Es una falta de respeto a los mexicanos que decidan que se puede matar a ciudadanos inocentes porque no les compete a ellos decir si se ha iniciado la vida o no”, acusó la Fundación Vida.
“Pues bien senorías, están actuando con total falsedad, puesto que el derecho a la vida es el derecho primario, del que se originan todos los demás, y está recogido en el artículo tres de la Declaración de los Derechos Humanos de la ONU. Por lo tanto, están actuando contra el derecho más fundamental de todos, y atentan contra la jerarquía de los derechos, que es el criterio a seguir cuando dos derechos fundamentales entran en litigio”, señaló Paulina Sada.
“Por si fuera poco, el propio Constituyente, con motivo de la última reforma constitucional en materia de nacionalidad (artículos 30, 32 y 37), señaló de manera textual en el artículo tercero transitorio que ‘las disposiciones vigentes con anterioridad a la fecha en que el presente decreto entre en vigor, seguirán aplicándose, respecto a la nacionalidad mexicana, a los nacidos o concebidos durante su vigencia.’ (Diario Oficial de la Federación, 20 de marzo de 1997), doctrina que ha continuado, puesto que dos años después se insistió en considerar al concebido como persona”, denuncia la directiva.
“Con esta decisión, México está cometiendo un error del que se arrepentirán las generaciones venideras.

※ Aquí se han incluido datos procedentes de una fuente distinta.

What follows belongs to an exercise in optimizing a design on an open flow for small area and a short achievable clock period; a production flow would make more cautious choices.
Function was checked by simulation only, so behaviour that the tests miss may differ from the original.

== run 1 ==
## wk512_munit
module wk512_munit (
    input  wire        clk,
    input  wire        rst,         
    input  wire        in_valid,
    input  wire        in_short,
    input  wire [6:0]  in_opc,
    input  wire [4:0]  in_dst,
    input  wire [4:0]  in_src,
    input  wire [31:0] in_a,
    input  wire [31:0] in_b,
    input  wire        in_chain,
    output reg         g3_wen,
    output reg  [4:0]  g3_dst,
    output reg  [31:0] g3_data,
    output reg         g1_wen,
    output reg  [4:0]  g1_dst,
    output reg  [31:0] g1_data,
    output reg  [63:0] ac0,
    output reg  [63:0] ac1
);
Size: ~7400 cells after synthesis, ~600 flip-flops, roughly 290 I/O pins, about 55000 um^2 of cells after synthesis.
export LEC_CHECK = 0
export ABC_AREA = 1
export CAP_MARGIN = 20
export CORE_MARGIN = 2
export CORE_UTILIZATION = 30
export PLACE_DENSITY = 0.45
export SLEW_MARGIN = 20
export SYNTH_HIERARCHICAL = 1
export SYNTH_MINIMUM_KEEP_SIZE = 0
create_clock -name core_clock -period 11.5 [get_ports {clk}]
standard.sh (not shown) runs the stock make flow with config.mk's settings and CLKGATE_MAP_FILE= SYNTH_SCRIPT=/design/flow/synth_recipe.tcl, a recipe that flattens the netlist after the stock synthesis.
==> flow/flow/run.sh <==
#!/bin/bash
set -euo pipefail
export SETUP_SLACK_MARGIN=6.5
export BUFFER_PORTS_ARGS="-buffer_cell sky130_fd_sc_hd__buf_4"
bash standard.sh > standard_flow.log 2>&1
Run 1 finished end to end and its layout was clean on timing, DRC and antenna.
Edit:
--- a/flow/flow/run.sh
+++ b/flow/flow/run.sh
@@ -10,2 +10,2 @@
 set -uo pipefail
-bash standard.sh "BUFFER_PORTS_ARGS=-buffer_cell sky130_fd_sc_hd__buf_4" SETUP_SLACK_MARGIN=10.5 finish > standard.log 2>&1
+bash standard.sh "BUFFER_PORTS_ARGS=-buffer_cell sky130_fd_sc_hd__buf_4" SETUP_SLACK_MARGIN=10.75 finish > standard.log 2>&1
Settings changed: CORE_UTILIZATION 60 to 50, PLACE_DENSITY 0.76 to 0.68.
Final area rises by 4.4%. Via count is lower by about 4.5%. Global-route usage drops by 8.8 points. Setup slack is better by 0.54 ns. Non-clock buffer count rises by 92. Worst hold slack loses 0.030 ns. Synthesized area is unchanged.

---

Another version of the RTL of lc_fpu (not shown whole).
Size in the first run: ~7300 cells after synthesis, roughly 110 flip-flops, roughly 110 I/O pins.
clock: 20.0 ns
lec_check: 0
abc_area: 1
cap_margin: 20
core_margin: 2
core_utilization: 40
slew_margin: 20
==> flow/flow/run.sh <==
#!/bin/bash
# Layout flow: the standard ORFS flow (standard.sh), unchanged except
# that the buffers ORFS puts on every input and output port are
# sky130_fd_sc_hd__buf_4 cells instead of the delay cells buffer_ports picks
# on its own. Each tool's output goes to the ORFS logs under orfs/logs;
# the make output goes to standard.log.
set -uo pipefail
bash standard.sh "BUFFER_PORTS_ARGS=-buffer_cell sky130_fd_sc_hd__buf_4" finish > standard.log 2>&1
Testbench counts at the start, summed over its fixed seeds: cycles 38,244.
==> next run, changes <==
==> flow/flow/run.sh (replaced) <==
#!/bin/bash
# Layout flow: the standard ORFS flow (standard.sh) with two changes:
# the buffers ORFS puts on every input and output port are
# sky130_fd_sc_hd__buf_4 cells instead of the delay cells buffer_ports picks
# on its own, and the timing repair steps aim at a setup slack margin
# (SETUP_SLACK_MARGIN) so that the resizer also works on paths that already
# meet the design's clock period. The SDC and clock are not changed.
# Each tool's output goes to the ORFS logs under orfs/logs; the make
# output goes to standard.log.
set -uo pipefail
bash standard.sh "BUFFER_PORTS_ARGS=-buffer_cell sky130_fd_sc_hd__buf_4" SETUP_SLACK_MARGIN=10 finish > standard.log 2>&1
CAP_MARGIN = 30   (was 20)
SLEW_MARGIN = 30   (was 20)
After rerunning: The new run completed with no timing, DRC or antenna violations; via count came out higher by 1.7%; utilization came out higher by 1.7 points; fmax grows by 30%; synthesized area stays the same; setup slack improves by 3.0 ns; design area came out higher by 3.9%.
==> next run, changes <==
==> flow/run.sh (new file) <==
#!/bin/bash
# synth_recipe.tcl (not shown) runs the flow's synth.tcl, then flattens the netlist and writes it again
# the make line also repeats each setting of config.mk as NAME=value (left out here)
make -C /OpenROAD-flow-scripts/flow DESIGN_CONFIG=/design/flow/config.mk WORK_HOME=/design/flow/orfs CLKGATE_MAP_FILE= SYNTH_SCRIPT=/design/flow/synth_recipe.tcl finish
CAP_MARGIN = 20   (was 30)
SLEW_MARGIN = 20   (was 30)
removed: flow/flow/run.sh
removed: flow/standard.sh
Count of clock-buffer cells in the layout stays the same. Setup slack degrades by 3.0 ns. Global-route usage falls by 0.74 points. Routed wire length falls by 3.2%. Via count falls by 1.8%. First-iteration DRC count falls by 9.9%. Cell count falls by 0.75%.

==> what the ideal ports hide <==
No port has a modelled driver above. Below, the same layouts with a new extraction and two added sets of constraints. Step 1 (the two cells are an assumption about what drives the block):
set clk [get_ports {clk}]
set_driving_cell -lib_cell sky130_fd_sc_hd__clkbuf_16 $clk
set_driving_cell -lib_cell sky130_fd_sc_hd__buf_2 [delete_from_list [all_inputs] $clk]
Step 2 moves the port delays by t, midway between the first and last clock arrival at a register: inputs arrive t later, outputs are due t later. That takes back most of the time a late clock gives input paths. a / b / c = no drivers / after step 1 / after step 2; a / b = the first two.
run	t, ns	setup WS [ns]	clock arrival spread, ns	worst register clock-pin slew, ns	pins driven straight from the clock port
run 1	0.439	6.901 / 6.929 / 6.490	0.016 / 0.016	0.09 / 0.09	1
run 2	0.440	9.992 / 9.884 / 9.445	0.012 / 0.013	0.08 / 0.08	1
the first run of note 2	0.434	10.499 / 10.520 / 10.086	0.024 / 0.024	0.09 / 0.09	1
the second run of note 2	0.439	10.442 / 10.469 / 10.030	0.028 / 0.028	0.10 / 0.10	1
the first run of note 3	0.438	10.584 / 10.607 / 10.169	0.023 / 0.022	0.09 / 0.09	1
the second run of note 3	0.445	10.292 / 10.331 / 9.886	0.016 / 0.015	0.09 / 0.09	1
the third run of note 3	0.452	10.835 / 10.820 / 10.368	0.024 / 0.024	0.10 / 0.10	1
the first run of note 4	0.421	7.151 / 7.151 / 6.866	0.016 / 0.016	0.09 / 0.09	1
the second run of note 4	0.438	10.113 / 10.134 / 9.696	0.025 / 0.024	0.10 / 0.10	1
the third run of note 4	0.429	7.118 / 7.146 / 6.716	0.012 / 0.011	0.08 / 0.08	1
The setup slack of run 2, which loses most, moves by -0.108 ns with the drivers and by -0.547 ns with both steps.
What follows belongs to an exercise in optimizing a design on an open flow for small area, a short achievable clock period and few clock cycles per item; a production flow would make more cautious choices. The RTL was checked by simulation tests, not by an equivalence proof against the original design. The flow treats the clock pin as an ideal source, which a real chip does not have. Power and IR drop assume default switching activity.

==> flow/design.v (excerpt) <==
module sage_enc (
    input  wire        clk,
    input  wire        rst,
    input  wire        in_valid,
    output wire        in_ready,
    input  wire [11:0] in_sample,
    input  wire [3:0]  in_mode,
    input  wire [3:0]  in_range,
    input  wire [7:0]  in_flags,
    input  wire [5:0]  in_chg_index,
    output wire        out_valid,
    input  wire        out_ready,
    output wire [31:0] out_data,
    output wire        out_last
);
For scale: roughly 1200 flip-flops, ~73 I/O pins.
Settings: LEC_CHECK=0, CAP_MARGIN=20, CORE_MARGIN=2, CORE_UTILIZATION=50, CTS_BUF_LIST=sky130_fd_sc_hd__clkbuf_16, CTS_CLUSTER_DIAMETER=80, CTS_CLUSTER_SIZE=20, GPL_ROUTABILITY_DRIVEN=1, PLACE_DENSITY=0.65, SLEW_MARGIN=20; clock period 15.0 ns.
standard.sh (not shown) runs the stock make flow with config.mk's settings and CLKGATE_MAP_FILE= SYNTH_SCRIPT=/design/flow/synth_recipe.tcl, a recipe that flattens the netlist after the stock synthesis.
==> flow/flow/run.sh <==
#!/bin/bash
# The standard layout (the standard.sh: unchanged synthesis and steps)
# with three hooks:
#  - after global placement, flow/ports.tcl sizes the buffers that
#    buffer_ports put on the input and output ports to buf_4;
#  - after clock tree synthesis, flow/rt.tcl runs a setup repair with a
#    margin, then legalises the placement again;
#  - after global routing, flow/grt.tcl repeats that repair with global-route
#    parasitics and re-routes the changed nets incrementally.
# make's full output goes to standard_flow.log; each ORFS step keeps its own
# log under orfs/logs/.
set -euo pipefail
export POST_GLOBAL_PLACE_TCL="$PWD/flow/ports.tcl"
export POST_CTS_TCL="$PWD/flow/rt.tcl"
export POST_GLOBAL_ROUTE_TCL="$PWD/flow/grt.tcl"
bash standard.sh > standard_flow.log 2>&1
==> flow/flow/grt.tcl <==
# After global routing: repair setup timing again, now with global-route
# parasitics and the same margin, then legalise and re-route the changed
# nets incrementally, as ORFS's own global-route repair does.
estimate_parasitics -global_routing
repair_timing -setup -setup_margin 11.3 -verbose
global_route -start_incremental
detailed_placement
global_route -end_incremental
check_placement -verbose
estimate_parasitics -global_routing
write_guides $::env(RESULTS_DIR)/route.guide
==> flow/flow/ports.tcl <==
# Size the buffers that buffer_ports put on the input and output ports
# (everything but the clock) to a plain buf_4.
set block [ord::get_db_block]
set nswap 0
foreach bterm [$block getBTerms] {
  set net [$bterm getNet]
  if {$net == "NULL"} { continue }
  if {[$net getSigType] == "CLOCK" || [$bterm getName] == "clk"} { continue }
  foreach iterm [$net getITerms] {
    set inst [$iterm getInst]
    set mname [[$inst getMaster] getName]
    if {[string match "sky130_fd_sc_hd__*buf*" $mname] && $mname != "sky130_fd_sc_hd__buf_4"} {
      replace_cell [get_cells [$inst getName]] sky130_fd_sc_hd__buf_4
      incr nswap
    }
  }
}
puts "ports.tcl: resized $nswap port buffers"
==> flow/flow/rt.tcl <==
# After clock tree synthesis: repair setup timing with a setup margin, so
# that paths longer than the clock period less the margin get resized or
# buffered (the constraints themselves are unchanged), then legalise again.
estimate_parasitics -placement
repair_timing -setup -setup_margin 11.3 -verbose
detailed_placement
check_placement -verbose
Testbench counts at the start, summed over its fixed seeds: cycles 66,400, blocks 1,024.
Edit:
--- a/flow/flow/grt.tcl
+++ b/flow/flow/grt.tcl
@@ -4,3 +4,3 @@
 estimate_parasitics -global_routing
-repair_timing -setup -setup_margin 11.3 -verbose
+repair_timing -setup -setup_margin 11.0 -verbose
 global_route -start_incremental
--- a/flow/flow/rt.tcl
+++ b/flow/flow/rt.tcl
@@ -4,3 +4,3 @@
 estimate_parasitics -placement
-repair_timing -setup -setup_margin 11.3 -verbose
+repair_timing -setup -setup_margin 11.0 -verbose
 detailed_placement
The new run produced a clean layout.
Sequential power hardly moves.
Wire length came out lower by 0.51%.
Power drops by 0.96%.
Register-to-register slack degrades by 130 ps.
Synthesized cell count is unchanged.

* * *

sage_enc, a different RTL version from the one above (not shown whole).
Size in the first run: about 5300 cells after synthesis, about 1300 flip-flops, roughly 63000 µm² of cells after synthesis.
## sage_enc
module sage_enc (
    input  wire        clk,
    input  wire        rst,
    input  wire        in_valid,
    output wire        in_ready,
    input  wire [11:0] in_sample,
    input  wire [3:0]  in_mode,
    input  wire [3:0]  in_range,
    input  wire [7:0]  in_flags,
    input  wire [5:0]  in_chg_index,
    output wire        out_valid,
    input  wire        out_ready,
    output wire [31:0] out_data,
    output wire        out_last
);
    localparam integer D = 68;           
    function [12:0] zigzag(input [11:0] a, input [11:0] b);
        reg [12:0] d;
        begin
            d = {a[11], a} - {b[11], b};
            zigzag = d[12] ? ~{d[11:0], 1'b0} : {d[11:0], 1'b0};
        end
    endfunction
    reg        in_rdy_r;
    reg  [6:0] occ;             
    wire       fire = in_valid & in_rdy_r;
    reg        iv;
    reg [11:0] ix;
    reg  [5:0] iidx;
    reg        ifirst, ilast;
    reg  [3:0] imode;
    reg  [3:0] im1h;            
    reg [17:0] imeta;
    assign in_ready = in_rdy_r;
    always @(posedge clk) begin
        ix     <= in_sample;
        ifirst <= (iidx == 6'd0);
        ilast  <= (iidx == 6'd63);
        if (fire && iidx == 6'd0) begin
            imode <= in_mode;
            im1h  <= {in_mode == 4'h5, in_mode == 4'h4, in_mode == 4'h3, in_mode == 4'h2};
            imeta <= {in_range, in_flags, in_chg_index};
        end
  ...
Settings: LEC_CHECK=0, CAP_MARGIN=20, CORE_MARGIN=2, CORE_UTILIZATION=25, CTS_BUF_LIST=sky130_fd_sc_hd__clkbuf_16, CTS_CLUSTER_DIAMETER=100, CTS_CLUSTER_SIZE=25, GPL_ROUTABILITY_DRIVEN=1, PLACE_DENSITY=0.4, SLEW_MARGIN=20; clock period 15.0 ns.
==> flow/flow/run.sh <==
#!/bin/bash
# The standard layout (the standard.sh, unchanged synthesis and steps),
# with one hook: right after global placement, flow/ports.tcl sizes the
# buffers that buffer_ports put on the input and output ports to buf_4.
# make's full output goes to standard_flow.log; each ORFS step keeps its own
# log under orfs/logs/.
set -euo pipefail
export POST_GLOBAL_PLACE_TCL="$PWD/flow/ports.tcl"
bash standard.sh > standard_flow.log 2>&1
Scripts as last shown in full above: flow/flow/ports.tcl
Testbench counts at the start, summed over its fixed seeds: cycles 66,276, blocks 1,024.
Rerun with:
--- a/flow/config.mk
+++ b/flow/config.mk
@@ -12,2 +12,2 @@
-export CTS_CLUSTER_DIAMETER = 100
-export CTS_CLUSTER_SIZE = 25
+export CTS_CLUSTER_DIAMETER = 80
+export CTS_CLUSTER_SIZE = 20
Power came out higher by 4.9%; design area came out higher by 1.2%; maximum frequency came out higher by 0.57%; utilization came out higher by 0.34 points; combinational power hardly moves; worst setup slack improved by 26 ps; synthesized area does not change.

Este país no ha querido mirar a su alrededor para ver las consecuencias del aborto libre, y las sufrirá en sus carnes, empezando por la falta de reemplazo generacional, lo que castigará severamente la economía del Estado, primero con las pérdidas de las empresas de bienes para la infancia, y posteriormente para el mantenimiento del Estado de Bienestar con los impuestos, mientras que aumentarán los gastos sanitarios por los trastornos físicos y psíquicos provocados por la interrupción del embarazo y el envejecimiento del país”, concluyó Paulina Sada.